Task requirements -
Every entry below, from first to last, should be copied exactly.

Material supplied -

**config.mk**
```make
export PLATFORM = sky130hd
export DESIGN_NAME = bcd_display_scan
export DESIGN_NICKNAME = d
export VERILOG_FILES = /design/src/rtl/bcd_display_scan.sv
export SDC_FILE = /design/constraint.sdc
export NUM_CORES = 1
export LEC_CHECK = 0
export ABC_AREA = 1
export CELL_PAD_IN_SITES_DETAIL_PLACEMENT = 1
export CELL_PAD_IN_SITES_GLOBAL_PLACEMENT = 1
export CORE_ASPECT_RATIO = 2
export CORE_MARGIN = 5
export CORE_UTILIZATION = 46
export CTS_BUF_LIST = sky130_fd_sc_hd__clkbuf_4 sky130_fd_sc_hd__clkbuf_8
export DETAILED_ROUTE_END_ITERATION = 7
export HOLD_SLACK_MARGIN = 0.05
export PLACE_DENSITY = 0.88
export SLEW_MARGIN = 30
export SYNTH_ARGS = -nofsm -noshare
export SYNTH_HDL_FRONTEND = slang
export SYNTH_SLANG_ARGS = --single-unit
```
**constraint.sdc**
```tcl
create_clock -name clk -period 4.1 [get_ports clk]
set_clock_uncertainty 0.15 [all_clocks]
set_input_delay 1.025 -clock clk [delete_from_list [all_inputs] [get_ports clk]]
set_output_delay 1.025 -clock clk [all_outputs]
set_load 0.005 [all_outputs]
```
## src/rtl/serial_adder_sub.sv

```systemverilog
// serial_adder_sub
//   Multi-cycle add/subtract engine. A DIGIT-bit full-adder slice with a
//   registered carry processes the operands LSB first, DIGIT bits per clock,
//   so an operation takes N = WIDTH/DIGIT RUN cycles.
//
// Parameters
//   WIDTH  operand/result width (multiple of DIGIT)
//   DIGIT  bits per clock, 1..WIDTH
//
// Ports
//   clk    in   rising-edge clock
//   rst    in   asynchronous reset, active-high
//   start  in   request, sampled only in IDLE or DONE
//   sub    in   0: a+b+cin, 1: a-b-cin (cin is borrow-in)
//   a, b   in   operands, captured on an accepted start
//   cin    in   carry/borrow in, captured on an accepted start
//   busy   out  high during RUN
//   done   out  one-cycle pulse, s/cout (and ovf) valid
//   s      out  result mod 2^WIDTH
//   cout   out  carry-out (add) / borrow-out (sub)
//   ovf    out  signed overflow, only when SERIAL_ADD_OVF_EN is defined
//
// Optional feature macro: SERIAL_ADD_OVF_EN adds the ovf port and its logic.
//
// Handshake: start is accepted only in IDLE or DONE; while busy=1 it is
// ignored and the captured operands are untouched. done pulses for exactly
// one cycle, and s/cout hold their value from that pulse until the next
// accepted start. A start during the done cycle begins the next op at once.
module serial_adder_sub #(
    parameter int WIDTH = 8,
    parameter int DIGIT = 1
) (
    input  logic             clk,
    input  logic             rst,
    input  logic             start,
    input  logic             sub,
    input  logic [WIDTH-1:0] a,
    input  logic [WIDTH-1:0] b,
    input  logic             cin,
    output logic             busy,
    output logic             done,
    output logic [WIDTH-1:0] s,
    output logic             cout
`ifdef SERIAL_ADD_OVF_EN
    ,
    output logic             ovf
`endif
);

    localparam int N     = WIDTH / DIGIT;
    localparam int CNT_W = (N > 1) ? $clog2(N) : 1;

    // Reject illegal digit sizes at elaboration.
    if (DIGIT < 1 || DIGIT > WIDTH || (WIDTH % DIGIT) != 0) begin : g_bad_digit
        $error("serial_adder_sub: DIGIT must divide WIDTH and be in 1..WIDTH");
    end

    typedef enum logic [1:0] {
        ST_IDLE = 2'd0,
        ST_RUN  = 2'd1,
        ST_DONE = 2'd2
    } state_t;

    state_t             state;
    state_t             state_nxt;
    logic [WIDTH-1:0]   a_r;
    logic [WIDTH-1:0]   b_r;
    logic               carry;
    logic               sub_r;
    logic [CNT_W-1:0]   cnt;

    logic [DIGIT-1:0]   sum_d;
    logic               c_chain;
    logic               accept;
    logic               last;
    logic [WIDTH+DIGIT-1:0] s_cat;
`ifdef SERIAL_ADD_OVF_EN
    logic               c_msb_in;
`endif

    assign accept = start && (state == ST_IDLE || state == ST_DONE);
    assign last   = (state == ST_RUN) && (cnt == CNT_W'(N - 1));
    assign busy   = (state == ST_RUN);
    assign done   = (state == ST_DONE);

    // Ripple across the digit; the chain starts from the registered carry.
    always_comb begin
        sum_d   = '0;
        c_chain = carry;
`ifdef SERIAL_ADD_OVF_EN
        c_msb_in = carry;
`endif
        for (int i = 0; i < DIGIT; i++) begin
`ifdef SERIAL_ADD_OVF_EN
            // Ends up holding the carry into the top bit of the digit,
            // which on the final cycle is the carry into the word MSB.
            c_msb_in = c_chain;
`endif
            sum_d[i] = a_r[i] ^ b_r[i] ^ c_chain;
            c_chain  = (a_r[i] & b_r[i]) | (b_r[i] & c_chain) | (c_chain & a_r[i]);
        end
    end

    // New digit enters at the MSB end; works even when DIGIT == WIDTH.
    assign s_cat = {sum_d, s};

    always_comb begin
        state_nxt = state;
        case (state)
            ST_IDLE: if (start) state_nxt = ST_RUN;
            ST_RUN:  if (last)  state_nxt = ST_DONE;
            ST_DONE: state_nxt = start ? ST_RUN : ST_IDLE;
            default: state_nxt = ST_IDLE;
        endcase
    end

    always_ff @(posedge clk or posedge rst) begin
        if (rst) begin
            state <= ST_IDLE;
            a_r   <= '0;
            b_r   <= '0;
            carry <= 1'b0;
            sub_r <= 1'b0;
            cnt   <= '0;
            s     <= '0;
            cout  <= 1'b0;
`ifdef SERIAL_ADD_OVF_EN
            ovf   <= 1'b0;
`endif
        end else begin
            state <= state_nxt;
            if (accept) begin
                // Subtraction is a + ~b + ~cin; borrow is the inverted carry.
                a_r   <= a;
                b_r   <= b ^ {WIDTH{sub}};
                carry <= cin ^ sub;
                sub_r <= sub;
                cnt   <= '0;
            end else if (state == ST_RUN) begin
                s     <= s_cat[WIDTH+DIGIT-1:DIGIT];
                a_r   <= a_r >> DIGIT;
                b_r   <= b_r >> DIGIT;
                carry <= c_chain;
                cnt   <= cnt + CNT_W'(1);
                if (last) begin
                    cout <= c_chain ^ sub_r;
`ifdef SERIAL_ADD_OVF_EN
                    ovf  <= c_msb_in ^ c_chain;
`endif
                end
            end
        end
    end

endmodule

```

Solution to the exercise -
**config.mk**
```make
export PLATFORM = sky130hd
export DESIGN_NAME = bcd_display_scan
export DESIGN_NICKNAME = d
export VERILOG_FILES = /design/src/rtl/bcd_display_scan.sv
export SDC_FILE = /design/constraint.sdc
export NUM_CORES = 1
export LEC_CHECK = 0
export ABC_AREA = 1
export CELL_PAD_IN_SITES_DETAIL_PLACEMENT = 1
export CELL_PAD_IN_SITES_GLOBAL_PLACEMENT = 1
export CORE_ASPECT_RATIO = 2
export CORE_MARGIN = 5
export CORE_UTILIZATION = 46
export CTS_BUF_LIST = sky130_fd_sc_hd__clkbuf_4 sky130_fd_sc_hd__clkbuf_8
export DETAILED_ROUTE_END_ITERATION = 7
export HOLD_SLACK_MARGIN = 0.05
export PLACE_DENSITY = 0.88
export SLEW_MARGIN = 30
export SYNTH_ARGS = -nofsm -noshare
export SYNTH_HDL_FRONTEND = slang
export SYNTH_SLANG_ARGS = --single-unit
```
**constraint.sdc**
```tcl
create_clock -name clk -period 4.1 [get_ports clk]
set_clock_uncertainty 0.15 [all_clocks]
set_input_delay 1.025 -clock clk [delete_from_list [all_inputs] [get_ports clk]]
set_output_delay 1.025 -clock clk [all_outputs]
set_load 0.005 [all_outputs]
```
## src/rtl/serial_adder_sub.sv

```systemverilog
// serial_adder_sub
//   Multi-cycle add/subtract engine. A DIGIT-bit full-adder slice with a
//   registered carry processes the operands LSB first, DIGIT bits per clock,
//   so an operation takes N = WIDTH/DIGIT RUN cycles.
//
// Parameters
//   WIDTH  operand/result width (multiple of DIGIT)
//   DIGIT  bits per clock, 1..WIDTH
//
// Ports
//   clk    in   rising-edge clock
//   rst    in   asynchronous reset, active-high
//   start  in   request, sampled only in IDLE or DONE
//   sub    in   0: a+b+cin, 1: a-b-cin (cin is borrow-in)
//   a, b   in   operands, captured on an accepted start
//   cin    in   carry/borrow in, captured on an accepted start
//   busy   out  high during RUN
//   done   out  one-cycle pulse, s/cout (and ovf) valid
//   s      out  result mod 2^WIDTH
//   cout   out  carry-out (add) / borrow-out (sub)
//   ovf    out  signed overflow, only when SERIAL_ADD_OVF_EN is defined
//
// Optional feature macro: SERIAL_ADD_OVF_EN adds the ovf port and its logic.
//
// Handshake: start is accepted only in IDLE or DONE; while busy=1 it is
// ignored and the captured operands are untouched. done pulses for exactly
// one cycle, and s/cout hold their value from that pulse until the next
// accepted start. A start during the done cycle begins the next op at once.
module serial_adder_sub #(
    parameter int WIDTH = 8,
    parameter int DIGIT = 1
) (
    input  logic             clk,
    input  logic             rst,
    input  logic             start,
    input  logic             sub,
    input  logic [WIDTH-1:0] a,
    input  logic [WIDTH-1:0] b,
    input  logic             cin,
    output logic             busy,
    output logic             done,
    output logic [WIDTH-1:0] s,
    output logic             cout
`ifdef SERIAL_ADD_OVF_EN
    ,
    output logic             ovf
`endif
);

    localparam int N     = WIDTH / DIGIT;
    localparam int CNT_W = (N > 1) ? $clog2(N) : 1;

    // Reject illegal digit sizes at elaboration.
    if (DIGIT < 1 || DIGIT > WIDTH || (WIDTH % DIGIT) != 0) begin : g_bad_digit
        $error("serial_adder_sub: DIGIT must divide WIDTH and be in 1..WIDTH");
    end

    typedef enum logic [1:0] {
        ST_IDLE = 2'd0,
        ST_RUN  = 2'd1,
        ST_DONE = 2'd2
    } state_t;

    state_t             state;
    state_t             state_nxt;
    logic [WIDTH-1:0]   a_r;
    logic [WIDTH-1:0]   b_r;
    logic               carry;
    logic               sub_r;
    logic [CNT_W-1:0]   cnt;

    logic [DIGIT-1:0]   sum_d;
    logic               c_chain;
    logic               accept;
    logic               last;
    logic [WIDTH+DIGIT-1:0] s_cat;
`ifdef SERIAL_ADD_OVF_EN
    logic               c_msb_in;
`endif

    assign accept = start && (state == ST_IDLE || state == ST_DONE);
    assign last   = (state == ST_RUN) && (cnt == CNT_W'(N - 1));
    assign busy   = (state == ST_RUN);
    assign done   = (state == ST_DONE);

    // Ripple across the digit; the chain starts from the registered carry.
    always_comb begin
        sum_d   = '0;
        c_chain = carry;
`ifdef SERIAL_ADD_OVF_EN
        c_msb_in = carry;
`endif
        for (int i = 0; i < DIGIT; i++) begin
`ifdef SERIAL_ADD_OVF_EN
            // Ends up holding the carry into the top bit of the digit,
            // which on the final cycle is the carry into the word MSB.
            c_msb_in = c_chain;
`endif
            sum_d[i] = a_r[i] ^ b_r[i] ^ c_chain;
            c_chain  = (a_r[i] & b_r[i]) | (b_r[i] & c_chain) | (c_chain & a_r[i]);
        end
    end

    // New digit enters at the MSB end; works even when DIGIT == WIDTH.
    assign s_cat = {sum_d, s};

    always_comb begin
        state_nxt = state;
        case (state)
            ST_IDLE: if (start) state_nxt = ST_RUN;
            ST_RUN:  if (last)  state_nxt = ST_DONE;
            ST_DONE: state_nxt = start ? ST_RUN : ST_IDLE;
            default: state_nxt = ST_IDLE;
        endcase
    end

    always_ff @(posedge clk or posedge rst) begin
        if (rst) begin
            state <= ST_IDLE;
            a_r   <= '0;
            b_r   <= '0;
            carry <= 1'b0;
            sub_r <= 1'b0;
            cnt   <= '0;
            s     <= '0;
            cout  <= 1'b0;
`ifdef SERIAL_ADD_OVF_EN
            ovf   <= 1'b0;
`endif
        end else begin
            state <= state_nxt;
            if (accept) begin
                // Subtraction is a + ~b + ~cin; borrow is the inverted carry.
                a_r   <= a;
                b_r   <= b ^ {WIDTH{sub}};
                carry <= cin ^ sub;
                sub_r <= sub;
                cnt   <= '0;
            end else if (state == ST_RUN) begin
                s     <= s_cat[WIDTH+DIGIT-1:DIGIT];
                a_r   <= a_r >> DIGIT;
                b_r   <= b_r >> DIGIT;
                carry <= c_chain;
                cnt   <= cnt + CNT_W'(1);
                if (last) begin
                    cout <= c_chain ^ sub_r;
`ifdef SERIAL_ADD_OVF_EN
                    ovf  <= c_msb_in ^ c_chain;
`endif
                end
            end
        end
    end

endmodule

```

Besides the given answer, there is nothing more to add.